* _EXERCISE_:
Say how many lines of the records include the string "outcome". Nothing else belongs in the answer.

[DATA FOR PROCESSING Boundary: Start]

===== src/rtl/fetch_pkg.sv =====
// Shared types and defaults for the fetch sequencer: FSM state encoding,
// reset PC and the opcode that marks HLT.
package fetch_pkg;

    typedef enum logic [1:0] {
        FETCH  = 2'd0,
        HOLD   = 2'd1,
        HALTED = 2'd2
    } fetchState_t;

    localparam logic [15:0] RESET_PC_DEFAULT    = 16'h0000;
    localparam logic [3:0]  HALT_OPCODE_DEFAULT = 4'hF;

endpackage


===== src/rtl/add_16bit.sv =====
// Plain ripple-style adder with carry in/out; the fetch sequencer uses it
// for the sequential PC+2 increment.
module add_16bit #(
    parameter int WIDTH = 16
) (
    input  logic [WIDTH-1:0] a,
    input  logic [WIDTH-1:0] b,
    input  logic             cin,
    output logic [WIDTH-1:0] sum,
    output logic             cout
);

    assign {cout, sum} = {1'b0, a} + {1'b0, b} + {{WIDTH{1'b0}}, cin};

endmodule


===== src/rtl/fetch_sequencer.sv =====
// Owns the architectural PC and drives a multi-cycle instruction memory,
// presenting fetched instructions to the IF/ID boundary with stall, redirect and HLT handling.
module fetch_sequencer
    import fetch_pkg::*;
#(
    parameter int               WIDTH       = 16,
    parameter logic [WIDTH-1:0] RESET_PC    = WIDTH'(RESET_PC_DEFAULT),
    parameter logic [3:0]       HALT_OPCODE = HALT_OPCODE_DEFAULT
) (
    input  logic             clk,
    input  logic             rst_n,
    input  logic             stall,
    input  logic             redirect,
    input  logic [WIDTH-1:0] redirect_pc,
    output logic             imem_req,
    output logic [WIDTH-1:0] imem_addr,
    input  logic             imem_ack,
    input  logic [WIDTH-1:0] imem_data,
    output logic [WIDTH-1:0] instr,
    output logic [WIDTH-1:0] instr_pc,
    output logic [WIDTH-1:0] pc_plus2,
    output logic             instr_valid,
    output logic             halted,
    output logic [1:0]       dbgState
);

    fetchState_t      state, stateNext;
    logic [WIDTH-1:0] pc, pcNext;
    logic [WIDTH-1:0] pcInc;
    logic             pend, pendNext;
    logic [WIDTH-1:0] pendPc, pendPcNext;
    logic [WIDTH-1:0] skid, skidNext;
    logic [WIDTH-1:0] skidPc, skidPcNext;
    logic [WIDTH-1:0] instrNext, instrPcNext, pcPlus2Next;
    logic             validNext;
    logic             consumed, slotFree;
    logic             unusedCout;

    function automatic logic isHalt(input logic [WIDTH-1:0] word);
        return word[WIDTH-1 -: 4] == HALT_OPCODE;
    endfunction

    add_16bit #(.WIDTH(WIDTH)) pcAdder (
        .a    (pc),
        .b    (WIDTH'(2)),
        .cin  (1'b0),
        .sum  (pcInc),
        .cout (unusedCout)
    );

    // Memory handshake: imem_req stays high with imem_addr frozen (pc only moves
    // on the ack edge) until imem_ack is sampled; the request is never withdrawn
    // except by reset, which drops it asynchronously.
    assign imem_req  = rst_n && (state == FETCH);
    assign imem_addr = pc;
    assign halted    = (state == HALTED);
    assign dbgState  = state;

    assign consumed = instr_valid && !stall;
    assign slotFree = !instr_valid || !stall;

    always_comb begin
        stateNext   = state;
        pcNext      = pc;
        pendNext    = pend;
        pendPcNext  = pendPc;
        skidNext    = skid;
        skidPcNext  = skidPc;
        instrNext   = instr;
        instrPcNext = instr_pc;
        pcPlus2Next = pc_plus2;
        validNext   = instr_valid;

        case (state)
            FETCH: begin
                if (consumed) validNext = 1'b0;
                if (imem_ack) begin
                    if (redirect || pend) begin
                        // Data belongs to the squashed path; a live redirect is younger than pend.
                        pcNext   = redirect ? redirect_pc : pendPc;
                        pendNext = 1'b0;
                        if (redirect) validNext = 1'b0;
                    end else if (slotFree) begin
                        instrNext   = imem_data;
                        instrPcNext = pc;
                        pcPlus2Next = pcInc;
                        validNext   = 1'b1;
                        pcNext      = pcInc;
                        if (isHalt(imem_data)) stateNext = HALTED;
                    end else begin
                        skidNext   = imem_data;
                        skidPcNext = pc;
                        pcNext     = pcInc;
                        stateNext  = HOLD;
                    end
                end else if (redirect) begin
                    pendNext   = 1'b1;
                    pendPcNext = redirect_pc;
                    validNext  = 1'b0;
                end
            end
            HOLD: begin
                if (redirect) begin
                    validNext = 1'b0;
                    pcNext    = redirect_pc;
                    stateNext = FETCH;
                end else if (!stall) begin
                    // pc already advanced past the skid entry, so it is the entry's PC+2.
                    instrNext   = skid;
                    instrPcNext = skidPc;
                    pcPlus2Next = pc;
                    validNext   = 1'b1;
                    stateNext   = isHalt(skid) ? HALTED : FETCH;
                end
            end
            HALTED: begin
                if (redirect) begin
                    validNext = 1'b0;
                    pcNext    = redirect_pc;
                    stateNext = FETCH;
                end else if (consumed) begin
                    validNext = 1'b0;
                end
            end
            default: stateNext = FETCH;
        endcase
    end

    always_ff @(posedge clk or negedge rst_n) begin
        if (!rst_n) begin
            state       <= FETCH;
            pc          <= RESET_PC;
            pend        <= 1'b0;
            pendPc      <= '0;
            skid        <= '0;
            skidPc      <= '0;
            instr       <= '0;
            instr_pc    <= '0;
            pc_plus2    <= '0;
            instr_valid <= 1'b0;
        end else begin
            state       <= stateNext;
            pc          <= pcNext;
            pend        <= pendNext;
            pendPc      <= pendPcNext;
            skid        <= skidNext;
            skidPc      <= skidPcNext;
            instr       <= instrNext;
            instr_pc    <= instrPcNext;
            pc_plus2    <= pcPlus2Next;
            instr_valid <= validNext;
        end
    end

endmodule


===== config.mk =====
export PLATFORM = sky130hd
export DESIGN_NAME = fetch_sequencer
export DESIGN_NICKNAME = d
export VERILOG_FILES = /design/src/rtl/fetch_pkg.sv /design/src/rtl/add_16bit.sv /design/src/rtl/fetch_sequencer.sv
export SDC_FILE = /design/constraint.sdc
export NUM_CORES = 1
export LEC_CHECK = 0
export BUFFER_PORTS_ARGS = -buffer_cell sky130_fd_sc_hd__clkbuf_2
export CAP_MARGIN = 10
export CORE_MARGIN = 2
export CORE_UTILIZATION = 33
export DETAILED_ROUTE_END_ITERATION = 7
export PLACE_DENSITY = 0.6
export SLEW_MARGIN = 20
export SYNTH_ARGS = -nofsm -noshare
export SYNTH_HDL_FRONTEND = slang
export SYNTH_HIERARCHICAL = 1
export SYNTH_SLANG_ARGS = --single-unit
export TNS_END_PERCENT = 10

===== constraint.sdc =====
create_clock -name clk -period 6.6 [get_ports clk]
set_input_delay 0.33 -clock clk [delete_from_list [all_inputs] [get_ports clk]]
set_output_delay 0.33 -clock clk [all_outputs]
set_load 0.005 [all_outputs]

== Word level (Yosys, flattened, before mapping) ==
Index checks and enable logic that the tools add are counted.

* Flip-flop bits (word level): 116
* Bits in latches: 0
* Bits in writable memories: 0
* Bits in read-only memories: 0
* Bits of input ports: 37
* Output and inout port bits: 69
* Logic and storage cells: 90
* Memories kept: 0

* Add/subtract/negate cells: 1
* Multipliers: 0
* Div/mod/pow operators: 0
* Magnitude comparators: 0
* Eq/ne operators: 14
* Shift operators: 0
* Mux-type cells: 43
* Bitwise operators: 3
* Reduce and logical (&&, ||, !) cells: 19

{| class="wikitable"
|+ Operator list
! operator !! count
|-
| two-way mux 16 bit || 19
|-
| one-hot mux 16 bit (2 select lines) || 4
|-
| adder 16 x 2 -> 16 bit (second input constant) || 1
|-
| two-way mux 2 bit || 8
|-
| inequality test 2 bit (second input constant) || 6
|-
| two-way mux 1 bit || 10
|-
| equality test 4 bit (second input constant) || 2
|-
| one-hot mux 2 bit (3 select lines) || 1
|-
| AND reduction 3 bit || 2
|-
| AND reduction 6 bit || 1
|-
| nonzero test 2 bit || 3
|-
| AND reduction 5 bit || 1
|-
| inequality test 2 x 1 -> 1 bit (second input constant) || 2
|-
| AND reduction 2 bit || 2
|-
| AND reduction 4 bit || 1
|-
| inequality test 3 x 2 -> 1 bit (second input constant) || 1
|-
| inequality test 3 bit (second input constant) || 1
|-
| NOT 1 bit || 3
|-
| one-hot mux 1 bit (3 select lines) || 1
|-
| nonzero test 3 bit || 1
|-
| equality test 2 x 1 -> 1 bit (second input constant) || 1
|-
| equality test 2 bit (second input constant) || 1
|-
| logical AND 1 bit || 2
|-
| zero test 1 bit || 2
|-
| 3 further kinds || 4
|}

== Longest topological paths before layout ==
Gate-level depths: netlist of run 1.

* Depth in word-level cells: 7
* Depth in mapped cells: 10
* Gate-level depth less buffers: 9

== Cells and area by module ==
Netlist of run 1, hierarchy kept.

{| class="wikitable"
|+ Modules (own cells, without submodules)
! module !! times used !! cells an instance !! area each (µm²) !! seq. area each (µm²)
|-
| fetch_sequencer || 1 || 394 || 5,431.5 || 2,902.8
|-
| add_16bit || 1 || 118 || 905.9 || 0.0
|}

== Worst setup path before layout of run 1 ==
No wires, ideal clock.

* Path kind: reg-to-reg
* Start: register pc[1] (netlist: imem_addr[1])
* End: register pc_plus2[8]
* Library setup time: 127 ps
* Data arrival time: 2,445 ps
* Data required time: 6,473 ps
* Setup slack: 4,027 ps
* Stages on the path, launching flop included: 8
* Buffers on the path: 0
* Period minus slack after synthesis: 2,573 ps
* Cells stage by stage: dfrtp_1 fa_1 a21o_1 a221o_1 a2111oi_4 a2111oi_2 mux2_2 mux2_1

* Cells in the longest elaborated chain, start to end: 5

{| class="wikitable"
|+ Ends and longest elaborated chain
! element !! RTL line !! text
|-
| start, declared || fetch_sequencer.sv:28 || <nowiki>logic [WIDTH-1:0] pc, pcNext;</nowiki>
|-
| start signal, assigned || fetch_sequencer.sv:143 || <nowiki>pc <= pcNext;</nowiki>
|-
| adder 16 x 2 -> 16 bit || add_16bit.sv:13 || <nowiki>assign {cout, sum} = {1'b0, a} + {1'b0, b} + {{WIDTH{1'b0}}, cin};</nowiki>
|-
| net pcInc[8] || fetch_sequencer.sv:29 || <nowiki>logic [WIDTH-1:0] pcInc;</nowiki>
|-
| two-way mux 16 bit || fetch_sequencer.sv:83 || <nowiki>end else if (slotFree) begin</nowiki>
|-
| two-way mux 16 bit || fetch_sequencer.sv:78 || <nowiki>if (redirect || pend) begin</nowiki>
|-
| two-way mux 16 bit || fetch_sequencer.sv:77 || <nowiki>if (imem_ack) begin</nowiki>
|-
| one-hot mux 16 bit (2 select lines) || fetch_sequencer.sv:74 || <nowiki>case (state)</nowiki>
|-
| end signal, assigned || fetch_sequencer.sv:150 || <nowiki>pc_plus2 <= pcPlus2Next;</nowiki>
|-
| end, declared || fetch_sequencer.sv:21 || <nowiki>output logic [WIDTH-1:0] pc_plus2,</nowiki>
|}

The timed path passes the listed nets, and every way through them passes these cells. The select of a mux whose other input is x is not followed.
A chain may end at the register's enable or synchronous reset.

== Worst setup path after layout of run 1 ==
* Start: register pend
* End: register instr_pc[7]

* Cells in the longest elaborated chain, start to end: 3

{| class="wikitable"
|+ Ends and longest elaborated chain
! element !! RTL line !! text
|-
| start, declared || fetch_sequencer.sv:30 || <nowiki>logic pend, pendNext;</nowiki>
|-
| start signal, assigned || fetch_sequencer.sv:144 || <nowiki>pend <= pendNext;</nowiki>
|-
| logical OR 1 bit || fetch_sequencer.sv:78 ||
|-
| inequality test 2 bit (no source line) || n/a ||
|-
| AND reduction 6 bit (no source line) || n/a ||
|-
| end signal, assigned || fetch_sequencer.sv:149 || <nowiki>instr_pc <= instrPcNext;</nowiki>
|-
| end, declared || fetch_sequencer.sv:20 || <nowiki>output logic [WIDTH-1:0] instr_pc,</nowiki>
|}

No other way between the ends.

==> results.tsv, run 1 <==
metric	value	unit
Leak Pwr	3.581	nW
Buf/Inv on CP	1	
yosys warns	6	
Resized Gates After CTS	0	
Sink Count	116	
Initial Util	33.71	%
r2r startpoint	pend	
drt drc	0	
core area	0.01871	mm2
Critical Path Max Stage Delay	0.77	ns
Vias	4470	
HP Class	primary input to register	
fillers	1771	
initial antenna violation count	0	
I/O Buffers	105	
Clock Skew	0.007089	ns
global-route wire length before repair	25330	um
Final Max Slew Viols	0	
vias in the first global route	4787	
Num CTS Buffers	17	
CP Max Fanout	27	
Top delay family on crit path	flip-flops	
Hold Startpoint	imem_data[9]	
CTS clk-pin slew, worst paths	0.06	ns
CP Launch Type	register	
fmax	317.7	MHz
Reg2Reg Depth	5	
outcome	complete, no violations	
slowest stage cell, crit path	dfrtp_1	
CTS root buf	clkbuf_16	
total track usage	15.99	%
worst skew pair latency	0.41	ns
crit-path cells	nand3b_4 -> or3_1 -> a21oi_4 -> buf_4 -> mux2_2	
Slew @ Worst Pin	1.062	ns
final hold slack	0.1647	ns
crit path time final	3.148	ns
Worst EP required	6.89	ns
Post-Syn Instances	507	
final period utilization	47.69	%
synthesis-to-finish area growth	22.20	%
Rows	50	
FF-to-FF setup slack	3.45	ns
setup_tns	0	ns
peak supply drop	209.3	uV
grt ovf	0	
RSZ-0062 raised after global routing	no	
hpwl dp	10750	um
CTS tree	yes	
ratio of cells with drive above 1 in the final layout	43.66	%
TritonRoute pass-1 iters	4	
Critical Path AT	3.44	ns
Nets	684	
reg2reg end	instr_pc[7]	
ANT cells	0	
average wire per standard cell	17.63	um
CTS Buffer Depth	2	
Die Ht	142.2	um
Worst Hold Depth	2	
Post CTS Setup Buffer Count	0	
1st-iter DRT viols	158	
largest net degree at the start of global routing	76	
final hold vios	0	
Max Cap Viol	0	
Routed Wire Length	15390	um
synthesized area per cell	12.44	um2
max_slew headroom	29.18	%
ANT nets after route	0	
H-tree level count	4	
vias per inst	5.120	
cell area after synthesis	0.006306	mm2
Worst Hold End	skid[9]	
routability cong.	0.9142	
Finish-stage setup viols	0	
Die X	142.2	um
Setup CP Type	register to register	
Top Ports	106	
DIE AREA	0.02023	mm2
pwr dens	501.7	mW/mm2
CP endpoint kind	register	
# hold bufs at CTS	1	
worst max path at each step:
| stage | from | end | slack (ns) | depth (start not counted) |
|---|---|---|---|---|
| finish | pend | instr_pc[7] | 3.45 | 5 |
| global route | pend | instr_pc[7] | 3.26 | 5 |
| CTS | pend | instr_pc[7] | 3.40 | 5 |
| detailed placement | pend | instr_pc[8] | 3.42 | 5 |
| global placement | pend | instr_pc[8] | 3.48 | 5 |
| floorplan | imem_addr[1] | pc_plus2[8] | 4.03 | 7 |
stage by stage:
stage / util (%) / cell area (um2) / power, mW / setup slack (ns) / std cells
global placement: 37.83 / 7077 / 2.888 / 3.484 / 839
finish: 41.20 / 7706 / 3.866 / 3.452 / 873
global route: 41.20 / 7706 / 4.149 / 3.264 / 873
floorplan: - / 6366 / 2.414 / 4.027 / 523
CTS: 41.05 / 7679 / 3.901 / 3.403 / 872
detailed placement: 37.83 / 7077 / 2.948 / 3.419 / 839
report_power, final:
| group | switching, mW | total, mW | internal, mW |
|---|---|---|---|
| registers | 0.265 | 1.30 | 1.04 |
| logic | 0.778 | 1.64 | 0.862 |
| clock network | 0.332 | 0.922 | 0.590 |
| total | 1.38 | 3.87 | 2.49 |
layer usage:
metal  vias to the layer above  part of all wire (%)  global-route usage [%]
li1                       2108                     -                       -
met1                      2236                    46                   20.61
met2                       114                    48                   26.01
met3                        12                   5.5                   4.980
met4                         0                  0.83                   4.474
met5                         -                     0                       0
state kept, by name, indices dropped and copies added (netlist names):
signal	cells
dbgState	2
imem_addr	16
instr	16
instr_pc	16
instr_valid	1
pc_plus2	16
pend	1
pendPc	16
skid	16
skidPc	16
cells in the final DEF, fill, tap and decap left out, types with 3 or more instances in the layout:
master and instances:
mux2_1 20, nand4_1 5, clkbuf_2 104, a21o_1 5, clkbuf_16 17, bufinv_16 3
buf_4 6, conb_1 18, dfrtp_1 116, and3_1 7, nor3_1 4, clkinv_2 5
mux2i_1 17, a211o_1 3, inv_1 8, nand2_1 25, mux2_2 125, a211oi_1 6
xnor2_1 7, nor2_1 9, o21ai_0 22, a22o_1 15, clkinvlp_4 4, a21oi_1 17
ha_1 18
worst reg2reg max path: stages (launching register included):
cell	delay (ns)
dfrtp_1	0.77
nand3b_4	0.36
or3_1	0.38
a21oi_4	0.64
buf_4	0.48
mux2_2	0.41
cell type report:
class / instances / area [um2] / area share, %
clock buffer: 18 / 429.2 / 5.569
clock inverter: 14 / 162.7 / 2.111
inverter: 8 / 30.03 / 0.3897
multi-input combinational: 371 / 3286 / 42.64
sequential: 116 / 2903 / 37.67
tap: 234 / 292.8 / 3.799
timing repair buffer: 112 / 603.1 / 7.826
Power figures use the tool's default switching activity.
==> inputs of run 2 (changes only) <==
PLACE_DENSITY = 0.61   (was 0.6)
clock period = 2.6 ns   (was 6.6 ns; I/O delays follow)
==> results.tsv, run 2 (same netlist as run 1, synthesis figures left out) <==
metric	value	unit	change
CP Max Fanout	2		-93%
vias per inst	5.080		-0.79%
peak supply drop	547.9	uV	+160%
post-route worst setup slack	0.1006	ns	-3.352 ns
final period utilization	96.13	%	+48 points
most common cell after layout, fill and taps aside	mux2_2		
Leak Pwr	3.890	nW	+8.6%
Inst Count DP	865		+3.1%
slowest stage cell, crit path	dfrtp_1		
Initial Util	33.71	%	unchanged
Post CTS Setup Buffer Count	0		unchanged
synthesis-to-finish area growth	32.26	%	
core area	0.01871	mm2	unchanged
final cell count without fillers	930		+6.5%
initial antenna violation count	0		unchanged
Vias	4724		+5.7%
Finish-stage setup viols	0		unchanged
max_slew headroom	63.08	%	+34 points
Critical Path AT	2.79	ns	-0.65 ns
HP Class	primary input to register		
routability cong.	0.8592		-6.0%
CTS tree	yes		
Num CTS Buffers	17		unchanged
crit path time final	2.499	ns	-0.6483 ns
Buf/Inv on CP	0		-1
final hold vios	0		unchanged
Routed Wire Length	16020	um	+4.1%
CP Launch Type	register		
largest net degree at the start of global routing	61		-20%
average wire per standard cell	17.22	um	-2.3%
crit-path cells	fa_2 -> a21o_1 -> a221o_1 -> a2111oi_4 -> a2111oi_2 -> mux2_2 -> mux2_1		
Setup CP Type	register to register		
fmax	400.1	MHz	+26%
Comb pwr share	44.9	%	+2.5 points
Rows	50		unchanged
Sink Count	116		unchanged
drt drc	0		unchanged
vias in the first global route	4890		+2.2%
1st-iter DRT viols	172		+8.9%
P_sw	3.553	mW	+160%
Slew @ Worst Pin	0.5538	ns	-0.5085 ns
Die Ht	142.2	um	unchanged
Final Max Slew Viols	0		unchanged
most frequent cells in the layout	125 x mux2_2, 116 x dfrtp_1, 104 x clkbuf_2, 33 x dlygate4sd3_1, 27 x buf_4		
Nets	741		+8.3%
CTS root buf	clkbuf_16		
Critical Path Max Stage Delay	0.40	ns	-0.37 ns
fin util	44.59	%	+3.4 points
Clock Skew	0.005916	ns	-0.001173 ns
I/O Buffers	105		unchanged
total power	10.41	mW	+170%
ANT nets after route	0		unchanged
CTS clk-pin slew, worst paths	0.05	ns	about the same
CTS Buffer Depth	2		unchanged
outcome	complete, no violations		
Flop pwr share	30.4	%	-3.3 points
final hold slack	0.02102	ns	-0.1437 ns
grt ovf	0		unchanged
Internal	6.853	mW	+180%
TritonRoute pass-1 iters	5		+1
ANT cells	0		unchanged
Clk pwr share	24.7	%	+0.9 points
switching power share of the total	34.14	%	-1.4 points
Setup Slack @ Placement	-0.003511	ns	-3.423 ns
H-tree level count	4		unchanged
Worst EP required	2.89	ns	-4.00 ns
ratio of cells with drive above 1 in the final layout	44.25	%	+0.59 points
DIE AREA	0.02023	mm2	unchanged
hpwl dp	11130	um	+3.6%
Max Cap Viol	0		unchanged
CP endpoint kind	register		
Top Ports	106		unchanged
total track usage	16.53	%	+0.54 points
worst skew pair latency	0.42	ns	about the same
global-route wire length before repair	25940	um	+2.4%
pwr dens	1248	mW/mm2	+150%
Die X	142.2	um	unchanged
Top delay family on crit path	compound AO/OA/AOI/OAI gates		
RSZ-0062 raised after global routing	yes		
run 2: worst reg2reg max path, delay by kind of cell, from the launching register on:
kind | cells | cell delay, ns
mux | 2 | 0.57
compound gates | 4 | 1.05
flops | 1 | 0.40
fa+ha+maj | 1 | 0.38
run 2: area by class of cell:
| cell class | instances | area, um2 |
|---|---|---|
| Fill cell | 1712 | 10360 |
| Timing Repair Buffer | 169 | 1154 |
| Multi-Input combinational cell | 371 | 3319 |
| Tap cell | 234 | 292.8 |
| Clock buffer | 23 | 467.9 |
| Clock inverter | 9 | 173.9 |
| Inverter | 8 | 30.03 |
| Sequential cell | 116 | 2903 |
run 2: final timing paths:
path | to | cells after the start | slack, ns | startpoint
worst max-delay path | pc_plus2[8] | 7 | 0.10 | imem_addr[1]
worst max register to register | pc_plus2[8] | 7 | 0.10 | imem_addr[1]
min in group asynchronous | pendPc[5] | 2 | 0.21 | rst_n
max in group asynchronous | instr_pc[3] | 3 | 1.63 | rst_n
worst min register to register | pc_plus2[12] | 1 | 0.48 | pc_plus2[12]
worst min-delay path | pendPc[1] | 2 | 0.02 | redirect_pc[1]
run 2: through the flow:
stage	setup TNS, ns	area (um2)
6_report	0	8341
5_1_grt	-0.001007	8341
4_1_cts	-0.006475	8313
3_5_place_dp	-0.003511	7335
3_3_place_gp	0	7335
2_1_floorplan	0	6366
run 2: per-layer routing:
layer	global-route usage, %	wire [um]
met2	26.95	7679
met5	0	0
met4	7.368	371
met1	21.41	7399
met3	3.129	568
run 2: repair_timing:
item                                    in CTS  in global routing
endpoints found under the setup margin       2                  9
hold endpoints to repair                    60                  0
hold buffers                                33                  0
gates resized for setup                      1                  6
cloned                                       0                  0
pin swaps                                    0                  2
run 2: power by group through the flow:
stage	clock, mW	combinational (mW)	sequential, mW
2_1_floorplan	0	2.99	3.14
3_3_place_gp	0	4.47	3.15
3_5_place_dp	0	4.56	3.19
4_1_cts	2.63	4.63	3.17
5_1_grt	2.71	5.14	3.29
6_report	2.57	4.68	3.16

[DATA FOR PROCESSING Boundary: End]

* _THE ANSWER_:
2